ERIC Number: ED209939
Record Type: Non-Journal
Publication Date: 1981-Nov
Pages: 9
Abstractor: N/A
ISBN: N/A
ISSN: N/A
EISSN: N/A
Available Date: N/A
Early Rampant Homonymy: Problem or Strategy?
Smith, Michael D.; Brunette, Diane
Sound-meaning correspondences produced by an infant were studied under conditions of early rampant homonymy (i.e., production by a very young child of a small set of noncontrastive surface forms or phonetic sequences to refer to objects/events that on the basis of adult standards require the production of numerous contrasting surface forms). The speech of a male twin (H), who was 1;4 years at the outset of the initial three months of evaluation, was assessed. Data were drawn from a 10-month study of the infant, his fraternal twin, and their mother. The data were analyzed in the framework of word-based phonology and phone class analysis. Phone classes for H were restricted to voiced bilabial (/b/ and /m/), alveolar (/d/), and velar (/g/ and /h-phi/) sound segments.
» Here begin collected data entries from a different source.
<file path="config.mk">
export PLATFORM = sky130hd
export DESIGN_NAME = prog_mem_flat
export DESIGN_NICKNAME = d
export VERILOG_FILES = /design/src/rtl/prog_mem_if.sv /design/src/rtl/prog_mem.sv /design/src/flat_wrapper.sv
export SDC_FILE = /design/constraint.sdc
export NUM_CORES = 2
export LEC_CHECK = 0
export ABC_CLOCK_PERIOD_IN_PS = 12600
export BUFFER_PORTS_ARGS = -buffer_cell sky130_fd_sc_hd__buf_2
export CAP_MARGIN = 20
export CORE_MARGIN = 2
export CORE_UTILIZATION = 45
export CTS_CLUSTER_DIAMETER = 100
export CTS_CLUSTER_SIZE = 16
export DETAILED_ROUTE_END_ITERATION = 7
export GPL_ROUTABILITY_DRIVEN = 0
export PLACE_DENSITY = 0.57
export RECOVER_POWER = 50
export SLEW_MARGIN = 0
export SYNTH_ARGS = -nofsm -noshare
export SYNTH_HDL_FRONTEND = slang
export SYNTH_SLANG_ARGS = --single-unit
export TNS_END_PERCENT = 50
</file>
<file path="constraint.sdc">
create_clock -name clk -period 12.6 [get_ports clk]
set_input_delay 1.89 -clock clk [delete_from_list [all_inputs] [get_ports clk]]
set_output_delay 1.89 -clock clk [all_outputs]
set_load 0.05 [all_outputs]
</file>
<file path="src/rtl/prog_mem_if.sv">
// Bus bundle between the host loader / fetch stage and the instruction memory.
// The memory owns the slave side; the loader/core side uses master.
interface prog_mem_if #(
  parameter int DATA_W = 32,
  parameter int ADDR_W = 7
);
  logic              clr_start;
  logic              ld_start;
  logic [ADDR_W-1:0] ld_base;
  logic              ld_valid;
  logic [DATA_W-1:0] ld_data;
  logic              ld_last;
  logic              ld_ready;
  logic [ADDR_W:0]   ld_count;
  logic              ld_done;
  logic              clr_done;
  logic              busy;
  logic              rd_en;
  logic [ADDR_W-1:0] pc;
  logic [DATA_W-1:0] inst;
  logic              inst_valid;
  logic              retire;
  logic [ADDR_W-1:0] retire_addr;

  modport slave (
    input  clr_start, ld_start, ld_base, ld_valid, ld_data, ld_last,
    input  rd_en, pc, retire, retire_addr,
    output ld_ready, ld_count, ld_done, clr_done, busy, inst, inst_valid
  );

  modport master (
    output clr_start, ld_start, ld_base, ld_valid, ld_data, ld_last,
    output rd_en, pc, retire, retire_addr,
    input  ld_ready, ld_count, ld_done, clr_done, busy, inst, inst_valid
  );
endinterface

</file>
<file path="src/rtl/prog_mem.sv">
// Instruction memory with streaming loader, hardware clear sweep, registered
// fetch port and NOP-on-retire. A CLEAR/LOAD/IDLE controller serialises the
// single write port between sweep, loader and retire.
module prog_mem #(
  parameter int                DATA_W   = 32,
  parameter int                DEPTH    = 128,
  parameter int                ADDR_W   = $clog2(DEPTH),
  parameter logic [DATA_W-1:0] NOP_WORD = 32'h00001013
) (
  input  logic        clk,
  input  logic        rst,
  prog_mem_if.slave   bus
);

  typedef enum logic [1:0] {ST_CLEAR, ST_LOAD, ST_IDLE} state_e;

  localparam logic [ADDR_W:0]   FULL_CNT = (ADDR_W+1)'(DEPTH);
  localparam logic [ADDR_W:0]   CNT_INC  = (ADDR_W+1)'(1);
  localparam logic [ADDR_W-1:0] ADDR_INC = ADDR_W'(1);
  localparam logic [ADDR_W-1:0] LAST_IDX = ADDR_W'(DEPTH-1);

  state_e            state_q, state_d;
  logic [ADDR_W-1:0] clr_idx_q, clr_idx_d;
  logic [ADDR_W-1:0] waddr_q, waddr_d;
  logic [ADDR_W:0]   ld_count_q, ld_count_d;
  logic              ld_done_q, ld_done_d;
  logic              clr_done_q, clr_done_d;
  logic [DATA_W-1:0] inst_q, inst_d;
  logic              inst_valid_q, inst_valid_d;

  // Array has no reset; its contents are defined only by the clear sweep.
  logic [DATA_W-1:0] mem_q [DEPTH];

  logic              ld_ready;
  logic              xfer;
  logic              load_end;
  logic              mem_we;
  logic [ADDR_W-1:0] mem_waddr;
  logic [DATA_W-1:0] mem_wdata;

  // Loader handshake is combinational from state and count only.
  assign ld_ready = (state_q == ST_LOAD) && (ld_count_q < FULL_CNT);
  assign xfer     = ld_ready && bus.ld_valid;
  assign load_end = xfer && (bus.ld_last || ((ld_count_q + CNT_INC) == FULL_CNT));

  // State register: reset aborts anything in flight and restarts the sweep.
  always_ff @(posedge clk or posedge rst) begin
    if (rst) state_q <= ST_CLEAR;
    else     state_q <= state_d;
  end

  // Next-state logic: clear request beats load request in IDLE.
  always_comb begin
    state_d = state_q;
    unique case (state_q)
      ST_CLEAR: if (clr_idx_q == LAST_IDX) state_d = ST_IDLE;
      ST_IDLE: begin
        if (bus.clr_start)     state_d = ST_CLEAR;
        else if (bus.ld_start) state_d = ST_LOAD;
      end
      ST_LOAD:  if (load_end) state_d = ST_IDLE;
      default:  state_d = ST_CLEAR;
    endcase
  end

  // Per-state outputs: write-port mux, counters, done pulses and fetch read.
  always_comb begin
    clr_idx_d    = clr_idx_q;
    waddr_d      = waddr_q;
    ld_count_d   = ld_count_q;
    ld_done_d    = 1'b0;
    clr_done_d   = 1'b0;
    inst_d       = inst_q;
    inst_valid_d = 1'b0;
    mem_we       = 1'b0;
    mem_waddr    = '0;
    mem_wdata    = '0;
    unique case (state_q)
      ST_CLEAR: begin
        mem_we     = 1'b1;
        mem_waddr  = clr_idx_q;
        mem_wdata  = '0;
        clr_idx_d  = clr_idx_q + ADDR_INC;
        clr_done_d = (clr_idx_q == LAST_IDX);
      end
      ST_IDLE: begin
        // Read samples the array before this edge's retire write lands.
        if (bus.rd_en) begin
          inst_d       = mem_q[bus.pc];
          inst_valid_d = 1'b1;
        end
        if (bus.retire) begin
          mem_we    = 1'b1;
          mem_waddr = bus.retire_addr;
          mem_wdata = NOP_WORD;
        end
        if (bus.clr_start) begin
          clr_idx_d = '0;
        end else if (bus.ld_start) begin
          waddr_d    = bus.ld_base;
          ld_count_d = '0;
        end
      end
      ST_LOAD: begin
        if (xfer) begin
          mem_we     = 1'b1;
          mem_waddr  = waddr_q;
          mem_wdata  = bus.ld_data;
          waddr_d    = waddr_q + ADDR_INC;
          ld_count_d = ld_count_q + CNT_INC;
          ld_done_d  = load_end;
        end
      end
      default: ;
    endcase
  end

  // Control and fetch-output registers.
  always_ff @(posedge clk or posedge rst) begin
    if (rst) begin
      clr_idx_q    <= '0;
      waddr_q      <= '0;
      ld_count_q   <= '0;
      ld_done_q    <= 1'b0;
      clr_done_q   <= 1'b0;
      inst_q       <= '0;
      inst_valid_q <= 1'b0;
    end else begin
      clr_idx_q    <= clr_idx_d;
      waddr_q      <= waddr_d;
      ld_count_q   <= ld_count_d;
      ld_done_q    <= ld_done_d;
      clr_done_q   <= clr_done_d;
      inst_q       <= inst_d;
      inst_valid_q <= inst_valid_d;
    end
  end

  // Single write port into the storage array.
  always_ff @(posedge clk) begin
    if (mem_we) mem_q[mem_waddr] <= mem_wdata;
  end

  assign bus.ld_ready   = ld_ready;
  assign bus.ld_count   = ld_count_q;
  assign bus.ld_done    = ld_done_q;
  assign bus.clr_done   = clr_done_q;
  assign bus.busy       = (state_q != ST_IDLE);
  assign bus.inst       = inst_q;
  assign bus.inst_valid = inst_valid_q;

endmodule

</file>
<file path="src/flat_wrapper.sv">
// flat-port wrapper written by rule: the top's interface ports become plain ports
module prog_mem_flat 
#(
  parameter int                DATA_W   = 32,
  parameter int                DEPTH    = 128,
  parameter int                ADDR_W   = $clog2(DEPTH),
  parameter logic [DATA_W-1:0] NOP_WORD = 32'h00001013
)
  (clk, rst, bus_clr_start, bus_ld_start, bus_ld_base, bus_ld_valid, bus_ld_data, bus_ld_last, bus_rd_en, bus_pc, bus_retire, bus_retire_addr, bus_ld_ready, bus_ld_count, bus_ld_done, bus_clr_done, bus_busy, bus_inst, bus_inst_valid);
  prog_mem_if #(.DATA_W(DATA_W), .ADDR_W(ADDR_W)) bus_i ();
  input  logic clk;
  input  logic rst;
  input wire logic [$bits(bus_i.clr_start)-1:0] bus_clr_start;
  input wire logic [$bits(bus_i.ld_start)-1:0] bus_ld_start;
  input wire logic [$bits(bus_i.ld_base)-1:0] bus_ld_base;
  input wire logic [$bits(bus_i.ld_valid)-1:0] bus_ld_valid;
  input wire logic [$bits(bus_i.ld_data)-1:0] bus_ld_data;
  input wire logic [$bits(bus_i.ld_last)-1:0] bus_ld_last;
  input wire logic [$bits(bus_i.rd_en)-1:0] bus_rd_en;
  input wire logic [$bits(bus_i.pc)-1:0] bus_pc;
  input wire logic [$bits(bus_i.retire)-1:0] bus_retire;
  input wire logic [$bits(bus_i.retire_addr)-1:0] bus_retire_addr;
  output wire logic [$bits(bus_i.ld_ready)-1:0] bus_ld_ready;
  output wire logic [$bits(bus_i.ld_count)-1:0] bus_ld_count;
  output wire logic [$bits(bus_i.ld_done)-1:0] bus_ld_done;
  output wire logic [$bits(bus_i.clr_done)-1:0] bus_clr_done;
  output wire logic [$bits(bus_i.busy)-1:0] bus_busy;
  output wire logic [$bits(bus_i.inst)-1:0] bus_inst;
  output wire logic [$bits(bus_i.inst_valid)-1:0] bus_inst_valid;
  assign bus_i.clr_start = bus_clr_start;
  assign bus_i.ld_start = bus_ld_start;
  assign bus_i.ld_base = bus_ld_base;
  assign bus_i.ld_valid = bus_ld_valid;
  assign bus_i.ld_data = bus_ld_data;
  assign bus_i.ld_last = bus_ld_last;
  assign bus_i.rd_en = bus_rd_en;
  assign bus_i.pc = bus_pc;
  assign bus_i.retire = bus_retire;
  assign bus_i.retire_addr = bus_retire_addr;
  assign bus_ld_ready = bus_i.ld_ready;
  assign bus_ld_count = bus_i.ld_count;
  assign bus_ld_done = bus_i.ld_done;
  assign bus_clr_done = bus_i.clr_done;
  assign bus_busy = bus_i.busy;
  assign bus_inst = bus_i.inst;
  assign bus_inst_valid = bus_i.inst_valid;
  prog_mem #(.DATA_W(DATA_W), .DEPTH(DEPTH), .ADDR_W(ADDR_W), .NOP_WORD(NOP_WORD)) u_core (.clk(clk), .rst(rst), .bus(bus_i));
endmodule
</file>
H's productions were restricted to a point where high levels of homonymy would be expected. Three referents (e.g., cookie, book, and apple), which at first were produced with distinctive and resolvable surface forms, coalesced and took on a common surface form. H's tolerance for homonymy, therefore, could not be tied to the absence of resolvability. Attempts were made to analyze a representative selection of H's homonymous forms on the basis of both phonetic substance and referential substance. It is suggested that a charge of relative incompetence at the phonetic level does not adequately explain homonymy. Analyses that link homonymy at least in part to the phenomenon of overextension demonstrate that a young child with few productive surface contrasts is capable of controlling more of the ambient language than is reflected in his first linguistic performance. (SW)
Publication Type: Reports - Research
Education Level: N/A
Audience: N/A
Language: English
Sponsor: N/A
Authoring Institution: Stanford Univ., CA. Dept. of Linguistics.